Five Utah residents earlier this month filed paperwork laying the groundwork for a ballot initiative to tax carbon dioxide at $11 per metric ton starting in 2022 that would be paid by power companies, other major corporate users and motorists. Yoram Bauman, a Salt Lake City economist who’s helping to lead the push, says the proposal’s language is modeled after a bill that has failed in the state Legislature.
Lawmakers don’t seem willing to pass a carbon tax, and Bauman says the stakes are too high to let the issue stall.
“We think that the air pollution issues throughout this state are just something that the Legislature has not taken seriously enough,” he said in a Thursday phone interview.
The proposal is expected to cost consumers when they pump gas or pay their electricity bill, roughly 10 cents per gallon of gasoline and 0.8 cents per kilowatt hour of electricity, Bauman said. These additional consumer costs would be offset by eliminating the state sales tax on food, creating a 20% state match for the federal earned income tax credit and expanding the retirement tax credit.
"As an economist, I would say that it's a very smart way to go to tax bad things that you want less of instead of taxing good things" such as groceries, Bauman said.

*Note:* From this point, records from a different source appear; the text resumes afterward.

--- src/rtl/mem_lsu_pkg.sv ---
// mem_lsu_pkg: shared definitions for the load/store unit.
//   - access size encodings
//   - controller state enum
//   - default data memory depth
//   - alignment/size legality helper
package mem_lsu_pkg;

  localparam logic [1:0] SZ_BYTE = 2'b00;
  localparam logic [1:0] SZ_HALF = 2'b01;
  localparam logic [1:0] SZ_WORD = 2'b10;

  localparam int DEPTH_WORDS_DEF = 128;

  typedef enum logic [1:0] {
    IDLE  = 2'b00,
    READ  = 2'b01,
    WRITE = 2'b10,
    RESP  = 2'b11
  } lsu_state_e;

  // Returns 1 for an illegal size, or for an address misaligned for its size.
  function automatic logic align_err(input logic [1:0] size, input logic [1:0] lo);
    logic err;
    case (size)
      SZ_BYTE: err = 1'b0;
      SZ_HALF: err = lo[0];
      SZ_WORD: err = (lo != 2'b00);
      default: err = 1'b1;
    endcase
    return err;
  endfunction

endpackage

--- src/rtl/mem_lsu_lane_align.sv ---
// mem_lane_align: combinational lane handling between a memory word and the
// right-aligned request data (little-endian).
// Ports:
//   word      in  32  word read from memory
//   addr_lo   in  2   byte offset within the word
//   size      in  2   access size (SZ_BYTE/SZ_HALF/SZ_WORD)
//   is_signed in  1   sign-extend sub-word loads
//   wdata     in  32  store data, right-aligned
//   load_val  out 32  extracted and extended load value
//   merged    out 32  word with the store lane replaced by wdata
module mem_lane_align
  import mem_lsu_pkg::*;
(
  input  logic [31:0] word,
  input  logic [1:0]  addr_lo,
  input  logic [1:0]  size,
  input  logic        is_signed,
  input  logic [31:0] wdata,
  output logic [31:0] load_val,
  output logic [31:0] merged
);

  logic [7:0]  byte_s;
  logic [15:0] half_s;
  logic [4:0]  bit_off_s;

  assign bit_off_s = {addr_lo, 3'b000};

  // Select the addressed byte/half lane and extend it to 32 bits.
  always_comb begin
    byte_s   = word[bit_off_s +: 8];
    half_s   = addr_lo[1] ? word[31:16] : word[15:0];
    load_val = 32'h0000_0000;
    case (size)
      SZ_BYTE: load_val = is_signed ? {{24{byte_s[7]}}, byte_s} : {24'h00_0000, byte_s};
      SZ_HALF: load_val = is_signed ? {{16{half_s[15]}}, half_s} : {16'h0000, half_s};
      SZ_WORD: load_val = word;
      default: load_val = 32'h0000_0000;
    endcase
  end

  // Replace the addressed lane of the read word with the store data.
  always_comb begin
    merged = word;
    case (size)
      SZ_BYTE: merged[bit_off_s +: 8] = wdata[7:0];
      SZ_HALF: begin
        if (addr_lo[1]) begin
          merged[31:16] = wdata[15:0];
        end else begin
          merged[15:0] = wdata[15:0];
        end
      end
      SZ_WORD: merged = wdata;
      default: merged = word;
    endcase
  end

endmodule

--- src/rtl/mem_lsu.sv ---
// mem_lsu: load/store unit driving a word-addressed data memory.
// Byte-addressed byte/half/word requests arrive over a valid/ready handshake,
// one outstanding at a time. Sub-word stores are read-modify-write.
// Ports:
//   clock, reset_n                     clock and synchronous active-low reset
//   req_valid/req_ready                request handshake
//   req_we, req_size, req_signed       request kind
//   req_addr, req_wdata                byte address, right-aligned store data
//   rsp_valid/rsp_ready                response handshake
//   rsp_rdata, rsp_err                 load result / error flag
//   mwr, moe, ma, mwd                  memory write, read marker, word index, write data
//   mrd                                memory read data (combinational from ma)
module mem_lsu
  import mem_lsu_pkg::*;
#(
  parameter int DEPTH_WORDS = DEPTH_WORDS_DEF,
  parameter int ADDR_W      = 32
) (
  input  logic              clock,
  input  logic              reset_n,
  input  logic              req_valid,
  output logic              req_ready,
  input  logic              req_we,
  input  logic [1:0]        req_size,
  input  logic              req_signed,
  input  logic [ADDR_W-1:0] req_addr,
  input  logic [31:0]       req_wdata,
  output logic              rsp_valid,
  input  logic              rsp_ready,
  output logic [31:0]       rsp_rdata,
  output logic              rsp_err,
  output logic              mwr,
  output logic              moe,
  output logic [ADDR_W-1:0] ma,
  output logic [31:0]       mwd,
  input  logic [31:0]       mrd
);

  lsu_state_e        state_r, state_nxt_s;
  logic              we_r;
  logic [1:0]        size_r;
  logic              sign_r;
  logic [ADDR_W-1:0] addr_r;
  logic [31:0]       wdata_r;
  logic [31:0]       wword_r;
  logic [31:0]       rdata_r;
  logic              err_r;

  logic              accept_s;
  logic [ADDR_W-1:0] req_idx_s;
  logic              req_err_s;
  logic [31:0]       load_val_s;
  logic [31:0]       merged_s;

  assign accept_s  = req_valid & req_ready;
  assign req_idx_s = {2'b00, req_addr[ADDR_W-1:2]};
  assign req_err_s = align_err(req_size, req_addr[1:0]) |
                     (req_idx_s >= ADDR_W'(DEPTH_WORDS));

  mem_lane_align u_align (
    .word      (mrd),
    .addr_lo   (addr_r[1:0]),
    .size      (size_r),
    .is_signed (sign_r),
    .wdata     (wdata_r),
    .load_val  (load_val_s),
    .merged    (merged_s)
  );

  // Next-state selection; errors skip memory, sub-word stores read first.
  always_comb begin
    state_nxt_s = state_r;
    case (state_r)
      IDLE: begin
        if (accept_s) begin
          if (req_err_s) begin
            state_nxt_s = RESP;
          end else if (!req_we || (req_size != SZ_WORD)) begin
            state_nxt_s = READ;
          end else begin
            state_nxt_s = WRITE;
          end
        end else begin
          state_nxt_s = IDLE;
        end
      end
      READ:    state_nxt_s = we_r ? WRITE : RESP;
      WRITE:   state_nxt_s = RESP;
      RESP:    state_nxt_s = rsp_ready ? IDLE : RESP;
      default: state_nxt_s = IDLE;
    endcase
  end

  // State register plus request capture, load result and RMW merge word.
  always_ff @(posedge clock) begin
    if (!reset_n) begin
      state_r <= IDLE;
      we_r    <= 1'b0;
      size_r  <= 2'b00;
      sign_r  <= 1'b0;
      addr_r  <= '0;
      wdata_r <= 32'h0000_0000;
      wword_r <= 32'h0000_0000;
      rdata_r <= 32'h0000_0000;
      err_r   <= 1'b0;
    end else begin
      state_r <= state_nxt_s;
      case (state_r)
        IDLE: begin
          if (accept_s) begin
            we_r    <= req_we;
            size_r  <= req_size;
            sign_r  <= req_signed;
            addr_r  <= req_addr;
            wdata_r <= req_wdata;
            wword_r <= req_wdata;
            rdata_r <= 32'h0000_0000;
            err_r   <= req_err_s;
          end
        end
        READ: begin
          if (we_r) begin
            wword_r <= merged_s;
          end else begin
            rdata_r <= load_val_s;
          end
        end
        default: begin
        end
      endcase
    end
  end

  // Handshake and memory port decode; reset_n gates anything that must be quiet in reset.
  always_comb begin
    req_ready = reset_n & (state_r == IDLE);
    rsp_valid = reset_n & (state_r == RESP);
    rsp_err   = rsp_valid & err_r;
    rsp_rdata = rsp_valid ? rdata_r : 32'h0000_0000;
    moe       = (state_r == READ);
    mwr       = reset_n & (state_r == WRITE);
    ma        = ((state_r == READ) || (state_r == WRITE)) ? {2'b00, addr_r[ADDR_W-1:2]} : '0;
    mwd       = (state_r == WRITE) ? wword_r : 32'h0000_0000;
  end

endmodule

--- config.mk ---
export PLATFORM = sky130hd
export DESIGN_NAME = mem_lsu
export DESIGN_NICKNAME = d
export VERILOG_FILES = /design/src/rtl/mem_lsu_pkg.sv /design/src/rtl/mem_lsu_lane_align.sv /design/src/rtl/mem_lsu.sv
export SDC_FILE = /design/constraint.sdc
export NUM_CORES = 1
export LEC_CHECK = 0
export ABC_AREA = 0
export CAP_MARGIN = 20
export CELL_PAD_IN_SITES_DETAIL_PLACEMENT = 0
export CELL_PAD_IN_SITES_GLOBAL_PLACEMENT = 1
export CORE_AREA = 2 2 153 155
export CTS_CLUSTER_DIAMETER = 150
export DETAILED_ROUTE_END_ITERATION = 8
export DIE_AREA = 0 0 155 157
export GPL_TIMING_DRIVEN = 0
export PLACE_DENSITY = 0.82
export SYNTH_ARGS = -nofsm -noshare
export SYNTH_HDL_FRONTEND = slang
export SYNTH_SLANG_ARGS = --single-unit
--- constraint.sdc ---
create_clock -name clock -period 3.2 [get_ports clock]
set_input_delay 0.64 -clock clock [delete_from_list [all_inputs] [get_ports clock]]
set_output_delay 0.64 -clock clock [all_outputs]
set_load 0.005 [all_outputs]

About $75 million in revenues from the tax would go toward clean air projects such as replacing wood-burning stoves or gas-powered lawnmowers. Another $25 million would pay for rural economic development.
But the carbon tax proponents have some work to do to put their idea to a vote in 2020.
Over the next month, the governor’s budget analysts will study the fiscal implications of the proposed initiative. After that, the measure will go up for discussion at a series of public hearings across the state, according to Justin Lee, Utah’s elections director.
To get the initiative onto the ballot, Bauman and other carbon tax supporters must gather about 115,000 signatures that represent at least 10% of active voters in 26 of 29 state Senate districts, Lee said.
The carbon tax proposal is the only initiative effort that has been submitted to the state so far for the 2020 elections, he added.
Utah voters last year weighed in on seven ballot measures, including Proposition 2 to create a medical cannabis program and Proposition 3 to expand Medicaid. State legislators have since replaced those two successful initiatives with laws of their own making.
In 2016 in Washington, Bauman led the nation’s first state ballot measure to enact a carbon tax. However, the initiative failed with only 42% support from the state’s voters.
But Bauman said the proposal under consideration in Utah is crafted to be mindful of state residents and businesses.
Agriculture, mining and manufacturing companies would pay a lower tax so they could stay competitive with out-of-state businesses, he said. And the various proposed tax cuts and credits would help consumers.
Increases to the tax rate would also happen gradually, he said. While the carbon tax would start at $11 per metric ton of carbon dioxide, it would climb over time to about $15 per ton in 2031 and $20 per ton in 2040, up to a maximum of $100 per ton.